LA SAGESSE UNIVERSITY
Support to Legal Aid in Lebanon
Clinical
Legal Education in Lebanon, Models and Practices
Karim El Mufti
July 2017
Executive summary
The word
‘Clinic’ comes from the medical universe, where interns learn from observing
acting doctors and can be given a certain range of responsibilities in order to
learn how to deal with certain issues and problems in society. From the United
States, the legal clinical models have spread to what is known in the Clinic
education literature as the “Global North”, i.e. Western Europe and Australia
in the 1960’s and 1970’s. After the fall of the Soviet Union, Eastern Europe
started integrating this form of legal education within its law faculties
before it also reached the “Global South”, among which the Middle East and
North Africa region (MENA) at the beginning of the 21st Century.
Among
Clinical Legal Education (CLE) defenders lies a common understanding that
traditional teaching methods of the law were inoperative given the lack of
preparedness graduates would face when embracing lawyering carriers.

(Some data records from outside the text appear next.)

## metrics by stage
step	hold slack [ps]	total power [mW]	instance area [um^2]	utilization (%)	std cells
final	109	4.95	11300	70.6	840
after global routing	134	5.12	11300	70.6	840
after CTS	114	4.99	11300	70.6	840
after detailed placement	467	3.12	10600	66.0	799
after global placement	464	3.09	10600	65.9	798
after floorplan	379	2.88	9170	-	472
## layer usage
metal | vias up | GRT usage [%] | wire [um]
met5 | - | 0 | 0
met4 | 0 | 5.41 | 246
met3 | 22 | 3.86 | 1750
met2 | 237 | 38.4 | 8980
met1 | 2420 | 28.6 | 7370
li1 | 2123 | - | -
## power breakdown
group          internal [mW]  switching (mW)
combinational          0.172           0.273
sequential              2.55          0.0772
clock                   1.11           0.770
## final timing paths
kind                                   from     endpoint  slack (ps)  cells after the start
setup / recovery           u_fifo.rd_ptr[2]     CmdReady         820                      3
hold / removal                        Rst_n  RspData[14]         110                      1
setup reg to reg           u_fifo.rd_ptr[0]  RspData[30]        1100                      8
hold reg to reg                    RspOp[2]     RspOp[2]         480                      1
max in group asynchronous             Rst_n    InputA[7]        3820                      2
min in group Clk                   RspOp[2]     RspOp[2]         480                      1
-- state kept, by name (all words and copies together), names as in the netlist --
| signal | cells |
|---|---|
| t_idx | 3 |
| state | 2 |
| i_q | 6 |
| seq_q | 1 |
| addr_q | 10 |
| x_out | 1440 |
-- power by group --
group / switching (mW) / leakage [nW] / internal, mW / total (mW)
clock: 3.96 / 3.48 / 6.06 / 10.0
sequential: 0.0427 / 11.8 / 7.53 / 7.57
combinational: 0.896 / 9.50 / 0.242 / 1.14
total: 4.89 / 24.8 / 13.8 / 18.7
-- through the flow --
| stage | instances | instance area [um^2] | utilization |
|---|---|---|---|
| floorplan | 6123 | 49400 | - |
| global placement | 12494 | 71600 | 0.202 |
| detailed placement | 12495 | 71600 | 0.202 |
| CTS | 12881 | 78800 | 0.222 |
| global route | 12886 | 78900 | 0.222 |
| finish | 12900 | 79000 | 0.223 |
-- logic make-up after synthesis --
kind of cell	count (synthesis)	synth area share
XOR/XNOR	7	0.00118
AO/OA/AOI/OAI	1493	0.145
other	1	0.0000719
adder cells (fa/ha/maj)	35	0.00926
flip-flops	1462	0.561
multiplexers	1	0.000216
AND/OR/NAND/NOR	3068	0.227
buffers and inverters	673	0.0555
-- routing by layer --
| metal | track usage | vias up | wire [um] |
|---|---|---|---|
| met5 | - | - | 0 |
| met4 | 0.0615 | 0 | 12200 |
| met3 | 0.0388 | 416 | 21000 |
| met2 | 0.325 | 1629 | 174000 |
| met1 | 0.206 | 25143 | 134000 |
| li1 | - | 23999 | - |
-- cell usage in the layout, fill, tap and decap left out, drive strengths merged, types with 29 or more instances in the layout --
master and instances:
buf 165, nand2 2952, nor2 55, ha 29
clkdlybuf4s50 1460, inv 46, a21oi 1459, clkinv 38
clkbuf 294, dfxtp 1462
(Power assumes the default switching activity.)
$ cat src/rtl/lcd_pkg.sv
// Shared definitions for the scrolling-text LCD marquee: FSM encoding,
// default buffer geometry and HD44780 character codes.
package lcd_pkg;

  typedef enum logic [1:0] {
    ST_IDLE,
    ST_FILL,
    ST_REQ,
    ST_WAIT
  } lcd_state_t;

  localparam int         LCD_ROW_STRIDE = 64;
  localparam logic [7:0] LCD_FILL_CHAR  = 8'h20;

  localparam logic [7:0] HD_CH_SPACE   = 8'h20;
  localparam logic [7:0] HD_CH_ARROW_R = 8'h7E;
  localparam logic [7:0] HD_CH_ARROW_L = 8'h7F;
  localparam logic [7:0] HD_CH_BLOCK   = 8'hFF;

  // Cycles WAIT allows the controller to raise busy before assuming it missed it.
  localparam logic [3:0] LCD_WAIT_TIMEOUT = 4'd15;

endpackage
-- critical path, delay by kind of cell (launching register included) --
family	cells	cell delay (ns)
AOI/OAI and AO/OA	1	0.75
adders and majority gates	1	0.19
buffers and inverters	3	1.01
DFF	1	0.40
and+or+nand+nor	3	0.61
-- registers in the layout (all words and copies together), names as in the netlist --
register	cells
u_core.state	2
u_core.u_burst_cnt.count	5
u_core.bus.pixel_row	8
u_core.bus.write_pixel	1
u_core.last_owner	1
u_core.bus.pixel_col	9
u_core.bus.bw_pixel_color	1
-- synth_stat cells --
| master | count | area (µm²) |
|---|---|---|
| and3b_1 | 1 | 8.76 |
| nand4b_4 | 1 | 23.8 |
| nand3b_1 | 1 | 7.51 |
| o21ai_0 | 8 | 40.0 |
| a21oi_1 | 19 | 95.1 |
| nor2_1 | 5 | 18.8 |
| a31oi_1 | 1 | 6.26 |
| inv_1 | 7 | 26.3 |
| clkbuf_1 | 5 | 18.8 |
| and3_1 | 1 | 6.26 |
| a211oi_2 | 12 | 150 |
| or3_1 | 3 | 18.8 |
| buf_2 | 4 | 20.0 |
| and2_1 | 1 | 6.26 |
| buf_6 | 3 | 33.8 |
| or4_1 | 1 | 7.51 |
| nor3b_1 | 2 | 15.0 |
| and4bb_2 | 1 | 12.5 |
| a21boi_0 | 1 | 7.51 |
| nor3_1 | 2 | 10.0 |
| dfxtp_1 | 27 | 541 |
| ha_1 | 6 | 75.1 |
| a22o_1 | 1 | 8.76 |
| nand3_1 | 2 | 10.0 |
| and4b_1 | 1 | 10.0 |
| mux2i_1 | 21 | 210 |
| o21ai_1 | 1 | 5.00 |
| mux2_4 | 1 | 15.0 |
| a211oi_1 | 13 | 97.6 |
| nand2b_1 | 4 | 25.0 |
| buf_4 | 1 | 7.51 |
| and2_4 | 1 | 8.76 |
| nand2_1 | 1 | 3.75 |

As such,
problem-solving of legal mazes and tangled situations is among the core
pedagogical goals sought by Legal Clinics in all its variance of models and
structures, be it in-house or externship or hybrid types of CLE. Connecting
students to concrete situations hence enables them to burst their personal
protective bubbles and exit their family and social cocoons in order to engage
local communities, understand societal issues and problems and become defenders
of social justice and public service.
In the
MENA region, Lebanon has followed the tracks of countries like Palestine, Egypt
and Jordan in incorporating CLE as of 2007 to reform its traditional and rigid
teaching curricula. Among its seven law faculties in seven different
universities, Lebanon has experienced the emergence of four different types of
Legal Clinics, in the University of Holy Spirit of Kaslik (USEK) as of 2007, in
La Sagesse University (ULS) as of 2007, in the Saint-Joseph University in 2011
and within the Beirut Arab University as of 2012. Each of these unique configurations within the
Lebanese legal education system has enableed students to “learn by doing” and
built a significant legal professional experience ahead of graduating from Law
School, that has developed into an important element of the Law Faculties’ motto
and teaching goals.
From the existing Legal
Clinics in the Lebanese Law Faculties, two have incorporated the concept as a
full course, whether mandatory like in ULS HRLC or an elective like in USEK
Legal Clinic. These Clinics can rely on a well established and deeply rooted
civil society, whether they run under an in-house or externship models, which
allows for a greater involvement of students in legal aid activity with the
relevant stakeholders and a direct access to the persons seeking justice,
generally coming from underprivileged communities.